__TASK PROMPT__
Pick out all lines with the word "mult" from the records that follow.

__RAW DATA__
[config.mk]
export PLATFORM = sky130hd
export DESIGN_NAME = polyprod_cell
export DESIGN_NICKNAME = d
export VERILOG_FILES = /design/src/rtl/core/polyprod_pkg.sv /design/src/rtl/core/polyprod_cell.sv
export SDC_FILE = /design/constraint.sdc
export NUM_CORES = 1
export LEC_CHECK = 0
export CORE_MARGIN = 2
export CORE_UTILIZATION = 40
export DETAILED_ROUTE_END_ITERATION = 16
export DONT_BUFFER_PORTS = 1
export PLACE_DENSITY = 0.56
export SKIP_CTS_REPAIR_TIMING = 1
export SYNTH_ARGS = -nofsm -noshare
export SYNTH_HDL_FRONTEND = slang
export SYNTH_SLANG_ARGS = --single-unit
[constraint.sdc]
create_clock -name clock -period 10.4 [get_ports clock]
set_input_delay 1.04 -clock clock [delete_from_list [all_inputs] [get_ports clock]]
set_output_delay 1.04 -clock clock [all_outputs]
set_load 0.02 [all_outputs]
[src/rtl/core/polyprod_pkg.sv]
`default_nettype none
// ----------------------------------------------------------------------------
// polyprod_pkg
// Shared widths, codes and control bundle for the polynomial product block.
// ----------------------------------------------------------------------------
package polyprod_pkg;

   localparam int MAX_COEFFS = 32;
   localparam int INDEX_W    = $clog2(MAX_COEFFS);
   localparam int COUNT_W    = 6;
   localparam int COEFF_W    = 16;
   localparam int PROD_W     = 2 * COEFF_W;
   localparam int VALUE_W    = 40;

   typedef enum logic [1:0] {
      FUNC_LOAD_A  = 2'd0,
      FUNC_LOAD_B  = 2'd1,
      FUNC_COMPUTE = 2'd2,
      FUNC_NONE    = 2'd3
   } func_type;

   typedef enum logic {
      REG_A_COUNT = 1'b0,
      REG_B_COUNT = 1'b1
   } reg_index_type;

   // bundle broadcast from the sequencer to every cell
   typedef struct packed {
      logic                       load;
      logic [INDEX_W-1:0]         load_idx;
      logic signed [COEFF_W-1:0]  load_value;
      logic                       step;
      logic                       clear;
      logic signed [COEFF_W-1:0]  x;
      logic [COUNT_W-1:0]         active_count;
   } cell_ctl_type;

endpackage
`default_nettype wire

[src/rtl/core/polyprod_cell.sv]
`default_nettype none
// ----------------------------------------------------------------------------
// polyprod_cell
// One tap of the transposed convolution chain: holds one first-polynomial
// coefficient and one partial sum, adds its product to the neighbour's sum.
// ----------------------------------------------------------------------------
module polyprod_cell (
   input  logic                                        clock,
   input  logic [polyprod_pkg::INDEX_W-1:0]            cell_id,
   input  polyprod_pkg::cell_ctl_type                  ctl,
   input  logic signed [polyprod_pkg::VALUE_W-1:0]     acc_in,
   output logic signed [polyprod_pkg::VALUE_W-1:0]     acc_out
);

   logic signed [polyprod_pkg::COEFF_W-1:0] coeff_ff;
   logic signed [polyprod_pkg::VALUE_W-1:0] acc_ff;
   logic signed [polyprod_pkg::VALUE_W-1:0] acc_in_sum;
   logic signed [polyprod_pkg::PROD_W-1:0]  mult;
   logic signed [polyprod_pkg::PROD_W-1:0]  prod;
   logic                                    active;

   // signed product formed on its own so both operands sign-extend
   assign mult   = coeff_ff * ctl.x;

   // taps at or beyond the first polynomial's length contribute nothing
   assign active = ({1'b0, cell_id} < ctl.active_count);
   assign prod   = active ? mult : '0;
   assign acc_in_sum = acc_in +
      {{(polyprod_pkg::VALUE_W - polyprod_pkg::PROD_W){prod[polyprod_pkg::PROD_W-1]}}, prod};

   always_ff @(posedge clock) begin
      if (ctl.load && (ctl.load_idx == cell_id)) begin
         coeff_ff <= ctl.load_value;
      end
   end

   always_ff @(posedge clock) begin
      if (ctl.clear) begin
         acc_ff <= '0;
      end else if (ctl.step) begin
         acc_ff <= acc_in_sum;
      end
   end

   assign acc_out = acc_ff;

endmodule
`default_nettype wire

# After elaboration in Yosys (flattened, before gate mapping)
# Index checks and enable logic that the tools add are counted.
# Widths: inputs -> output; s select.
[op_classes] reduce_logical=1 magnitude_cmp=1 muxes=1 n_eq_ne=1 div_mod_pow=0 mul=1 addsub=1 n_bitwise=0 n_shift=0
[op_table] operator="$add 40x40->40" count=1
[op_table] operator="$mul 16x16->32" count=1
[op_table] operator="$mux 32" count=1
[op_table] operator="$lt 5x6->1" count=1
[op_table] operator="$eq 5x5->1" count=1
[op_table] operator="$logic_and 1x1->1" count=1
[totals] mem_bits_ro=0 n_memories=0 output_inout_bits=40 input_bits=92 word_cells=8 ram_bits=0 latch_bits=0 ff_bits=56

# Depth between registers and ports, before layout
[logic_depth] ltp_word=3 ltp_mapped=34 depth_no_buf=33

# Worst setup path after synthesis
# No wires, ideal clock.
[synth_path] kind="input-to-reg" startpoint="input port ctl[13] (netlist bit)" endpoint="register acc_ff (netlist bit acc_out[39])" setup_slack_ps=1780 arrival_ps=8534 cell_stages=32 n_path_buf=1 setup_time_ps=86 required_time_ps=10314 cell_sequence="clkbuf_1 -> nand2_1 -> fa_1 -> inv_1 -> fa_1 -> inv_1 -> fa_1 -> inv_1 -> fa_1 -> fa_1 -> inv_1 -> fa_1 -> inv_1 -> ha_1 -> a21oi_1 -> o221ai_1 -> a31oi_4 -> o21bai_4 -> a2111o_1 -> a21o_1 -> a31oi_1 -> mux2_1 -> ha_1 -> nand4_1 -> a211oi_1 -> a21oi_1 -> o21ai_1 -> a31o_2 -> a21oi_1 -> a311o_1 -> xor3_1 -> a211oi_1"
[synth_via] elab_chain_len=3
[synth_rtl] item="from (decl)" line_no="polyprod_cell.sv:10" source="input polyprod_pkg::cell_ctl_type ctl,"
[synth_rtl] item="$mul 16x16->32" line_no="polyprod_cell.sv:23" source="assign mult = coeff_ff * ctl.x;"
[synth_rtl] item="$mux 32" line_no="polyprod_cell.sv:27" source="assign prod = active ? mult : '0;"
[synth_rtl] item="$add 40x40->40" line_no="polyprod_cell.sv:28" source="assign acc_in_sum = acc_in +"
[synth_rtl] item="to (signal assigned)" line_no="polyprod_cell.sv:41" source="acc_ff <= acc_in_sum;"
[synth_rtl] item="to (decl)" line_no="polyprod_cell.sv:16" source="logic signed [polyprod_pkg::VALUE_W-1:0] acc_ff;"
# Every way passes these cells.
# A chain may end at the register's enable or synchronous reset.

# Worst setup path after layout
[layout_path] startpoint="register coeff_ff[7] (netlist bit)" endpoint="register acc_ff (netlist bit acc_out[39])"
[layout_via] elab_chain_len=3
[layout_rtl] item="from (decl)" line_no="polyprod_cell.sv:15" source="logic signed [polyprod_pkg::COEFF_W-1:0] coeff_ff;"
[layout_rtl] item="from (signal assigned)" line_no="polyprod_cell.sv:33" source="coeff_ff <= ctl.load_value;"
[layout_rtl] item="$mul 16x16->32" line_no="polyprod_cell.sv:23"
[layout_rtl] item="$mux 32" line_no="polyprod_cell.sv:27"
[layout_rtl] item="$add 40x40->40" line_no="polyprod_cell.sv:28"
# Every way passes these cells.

__OUTPUT FOR THIS EXERCISE__
   logic signed [polyprod_pkg::PROD_W-1:0]  mult;
   assign mult   = coeff_ff * ctl.x;
   assign prod   = active ? mult : '0;
[synth_rtl] item="$mul 16x16->32" line_no="polyprod_cell.sv:23" source="assign mult = coeff_ff * ctl.x;"
[synth_rtl] item="$mux 32" line_no="polyprod_cell.sv:27" source="assign prod = active ? mult : '0;"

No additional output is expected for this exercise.